Maulik Shah <mkshah@...eaurora.org> writes:
> From: Douglas Anderson <dianders@...omium.org>
>
> The "struct irq_chip" has two callbacks in it: irq_suspend() and
> irq_resume().  These two callbacks are interesting because sometimes
> an irq chip needs to know about suspend/resume, but they are a bit
> awkward because:
> 1. They are called once for the whole irq_chip, not once per IRQ.
>    It's passed data for one of the IRQs enabled on that chip.  That
>    means it's up to the irq_chip driver to aggregate.
> 2. They are only called if you're using "generic-chip", which not
>    everyone is.
> 3. The implementation uses syscore ops, which apparently have problems
>    with s2idle.

The main point is that these callbacks are specific to generic chip and
not used anywhere else.

> Probably the old irq_suspend() and irq_resume() callbacks should be
> deprecated.

You need to analyze first what these callbacks actually do. :)

> Let's introcuce a nicer API that works for all irq_chip devices.

s/Let's intro/Intro/

Let's is pretty useless in a changelog especially if you read it some
time after the patch got applied.

> This will be called by the core and is called once per IRQ.  The core
> will call the suspend callback after doing its normal suspend
> operations and the resume before its normal resume operations.

Will be? You are adding the code which calls that unconditionally even.

> +void suspend_one_irq(struct irq_desc *desc)
> +{
> +	struct irq_chip *chip = desc->irq_data.chip;
> +
> +	if (chip->irq_suspend_one)
> +		chip->irq_suspend_one(&desc->irq_data);
> +}
> +
> +void resume_one_irq(struct irq_desc *desc)
> +{
> +	struct irq_chip *chip = desc->irq_data.chip;
> +
> +	if (chip->irq_resume_one)
> +		chip->irq_resume_one(&desc->irq_data);
> +}

There not much of a point to have these in chip.c. The functionality is
clearly pm.c only.

>  static bool suspend_device_irq(struct irq_desc *desc)
>  {
> +	bool sync = false;
> +
>  	if (!desc->action || irq_desc_is_chained(desc) ||
>  	    desc->no_suspend_depth)
> -		return false;
> +		goto exit;

What?

If no_suspend_depth is > 0 why would you try to tell the irq chip
that this line needs to be suspended?

If there is no action, then the interrupt line is in shut down
state. What's the point of suspending it?

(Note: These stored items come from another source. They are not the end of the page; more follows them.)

===== src/rtl/irq_wake_ctrl.sv =====
module irq_wake_ctrl #(
  parameter int KEY_W = 8,
  parameter int DG1 = 4,
  parameter int DG2 = 16,
  parameter int DG3 = 64,
  parameter logic [7:0] SLEEP_KEY = 8'h5A
) (
  input  logic             clk,
  input  logic             rst_n,
  input  logic             wr_en,
  input  logic             rd_en,
  input  logic [2:0]       addr,
  input  logic [7:0]       wdata,
  output logic [7:0]       rdata,
  input  logic [5:0]       src_req,
  input  logic             ext_pin,
  input  logic [KEY_W-1:0] key_port,
  output logic             irq,
  output logic             nmi,
  output logic [2:0]       vec,
  output logic             sleep_o,
  output logic             wake_o,
  output logic             reset_req
);
  localparam int CW = $clog2(DG3 + 2);
  localparam logic [2:0] A_EN = 3'd0, A_ST = 3'd1, A_CTL = 3'd2, A_KEY = 3'd3, A_SLP = 3'd4;

  logic [7:0]       en_q, st_q;
  logic [6:0]       ctl_q;
  logic [KEY_W-1:0] snap_q;
  logic [CW-1:0]    kcnt_q, ecnt_q, thr;
  logic             ext_f_q, sleep_q, rst_req_q;

  always_comb
    case (ctl_q[3:2])
      2'd0:    thr = '0;
      2'd1:    thr = CW'(DG1);
      2'd2:    thr = CW'(DG2);
      default: thr = CW'(DG3);
    endcase

  wire key_diff = key_port != snap_q;
  wire key_ev   = key_diff && (kcnt_q == thr);
  wire ext_chg  = ext_pin != ext_f_q;
  wire ext_upd  = ext_chg && (ecnt_q >= thr);
  wire ext_ev   = ext_upd && (ext_pin == ctl_q[0]);

  wire [7:0] set_v = {ext_ev, key_ev, src_req};
  wire [7:0] clr_v = (wr_en && addr == A_ST) ? wdata : 8'h00;
  wire [7:0] pend  = st_q & en_q & {7'h7F, ~ctl_q[1]};

  wire slp_wr   = wr_en && addr == A_SLP;
  wire wake_arm = |ctl_q[6:4];
  wire wake_hit = (ctl_q[4] & key_ev) | (ctl_q[5] & ext_ev) | (ctl_q[6] & src_req[5]);

  assign irq       = |pend;
  assign nmi       = ctl_q[1] & st_q[0];
  assign wake_o    = sleep_q & wake_hit;
  assign sleep_o   = sleep_q;
  assign reset_req = rst_req_q;

  always_comb begin
    vec = 3'd0;
    for (int i = 7; i >= 0; i--)
      if (pend[i]) vec = 3'(i);
  end

  always_comb
    case (addr)
      A_EN:    rdata = en_q;
      A_ST:    rdata = st_q;
      A_CTL:   rdata = {1'b0, ctl_q};
      A_KEY:   rdata = 8'(key_port);
      A_SLP:   rdata = {7'd0, sleep_q};
      default: rdata = 8'h00;
    endcase

  always_ff @(posedge clk or negedge rst_n)
    if (!rst_n) begin
      en_q      <= '0;
      st_q      <= '0;
      ctl_q     <= '0;
      snap_q    <= '0;
      kcnt_q    <= '0;
      ecnt_q    <= '0;
      ext_f_q   <= 1'b0;
      sleep_q   <= 1'b0;
      rst_req_q <= 1'b0;
    end else begin
      st_q <= (st_q & ~clr_v) | set_v;
      if (wr_en && addr == A_EN)  en_q  <= wdata;
      if (wr_en && addr == A_CTL) ctl_q <= wdata[6:0];
      if (rd_en && addr == A_KEY) snap_q <= key_port;

      if (!key_diff)         kcnt_q <= '0;
      else if (kcnt_q <= thr) kcnt_q <= kcnt_q + 1'b1;

      if (!ext_chg || ext_upd) ecnt_q <= '0;
      else                     ecnt_q <= ecnt_q + 1'b1;
      if (ext_upd) ext_f_q <= ext_pin;

      if (wake_o)                                    sleep_q <= 1'b0;
      else if (slp_wr && wdata == SLEEP_KEY && wake_arm) sleep_q <= 1'b1;

      rst_req_q <= slp_wr && (wdata != SLEEP_KEY);
    end
endmodule


===== config.mk =====
export PLATFORM = sky130hd
export DESIGN_NAME = irq_wake_ctrl
export DESIGN_NICKNAME = d
export VERILOG_FILES = /design/src/rtl/irq_wake_ctrl.sv
export SDC_FILE = /design/constraint.sdc
export NUM_CORES = 1
export LEC_CHECK = 0
export BUFFER_PORTS_ARGS = -buffer_cell sky130_fd_sc_hd__clkbuf_2
export CORE_ASPECT_RATIO = 0.7
export CORE_MARGIN = 4
export CORE_UTILIZATION = 55
export CTS_CLUSTER_DIAMETER = 40
export DETAILED_ROUTE_END_ITERATION = 10
export PLACE_DENSITY = 0.78
export SETUP_SLACK_MARGIN = 0.3
export SYNTH_ARGS = -nofsm -noshare
export SYNTH_HDL_FRONTEND = slang
export SYNTH_SLANG_ARGS = --single-unit

===== constraint.sdc =====
create_clock -name clk -period 6.2 [get_ports clk]
set_clock_uncertainty 0.2 [all_clocks]
set_input_delay 0 -clock clk [delete_from_list [all_inputs] [get_ports clk]]
set_output_delay 0 -clock clk [all_outputs]
set_load 0.05 [all_outputs]

==> results of run 1 <==
-- power groups by stage --
stage	logic [W]	clock network [W]	registers, W
2_1_floorplan	0.000294	0	0.000437
3_3_place_gp	0.000366	0	0.000452
3_5_place_dp	0.000377	0	0.000459
4_1_cts	0.000394	0.000202	0.000454
5_1_grt	0.000434	0.000215	0.000465
6_report	0.000393	0.000198	0.000456
-- synthesized netlist by cell type, drive strengths merged, types with 2 or more instances --
cell      n
nand2    25
nor2b     8
nor3      6
mux2     25
nand3b    2
xor2      6
mux4      6
dfrtp    48
nor3b     2
inv       8
mux2i     3
o21a      2
o21ai     6
xnor2    12
o2bb2ai   2
a22oi     2
nor2     20
a21oi     7
and3      3
a21o      6
nand2b    8
nand3     3
buf       4
ha       10
nand4b    2
nand4     5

Chained interrupts are special and you really have to think hard whether
calling suspend for them unconditionally is a good idea. What if a
wakeup irq is connected to this chained thing?

>  	if (irqd_is_wakeup_set(&desc->irq_data)) {
>  		irqd_set(&desc->irq_data, IRQD_WAKEUP_ARMED);
> +
>  		/*
>  		 * We return true here to force the caller to issue
>  		 * synchronize_irq(). We need to make sure that the
>  		 * IRQD_WAKEUP_ARMED is visible before we return from
>  		 * suspend_device_irqs().
>  		 */
> -		return true;
> +		sync = true;
> +		goto exit;

So again. This interrupt is a wakeup source. What's the point of
suspending it unconditionally.

>  	}
>  
>  	desc->istate |= IRQS_SUSPENDED;
> @@ -95,7 +99,10 @@ static bool suspend_device_irq(struct irq_desc *desc)
>  	 */
>  	if (irq_desc_get_chip(desc)->flags & IRQCHIP_MASK_ON_SUSPEND)
>  		mask_irq(desc);
> -	return true;
> +
> +exit:
> +	suspend_one_irq(desc);
> +	return sync;

So what happens in this case:

   CPU0                         CPU1
   interrupt                    suspend_device_irq()
     handle()                     chip->suspend_one()
       action()                 ...              
       chip->fiddle();

????

What is the logic here and how is this going to work under all
circumstances without having magic hacks in the irq chip to handle all
the corner cases?

This needs way more thoughts vs. the various states and sync
requirements. Just adding callbacks, invoking them unconditionally, not
giving any rationale how the whole thing is supposed to work and then
let everyone figure out how to deal with the state and corner case
handling at the irq chip driver level does not cut it, really.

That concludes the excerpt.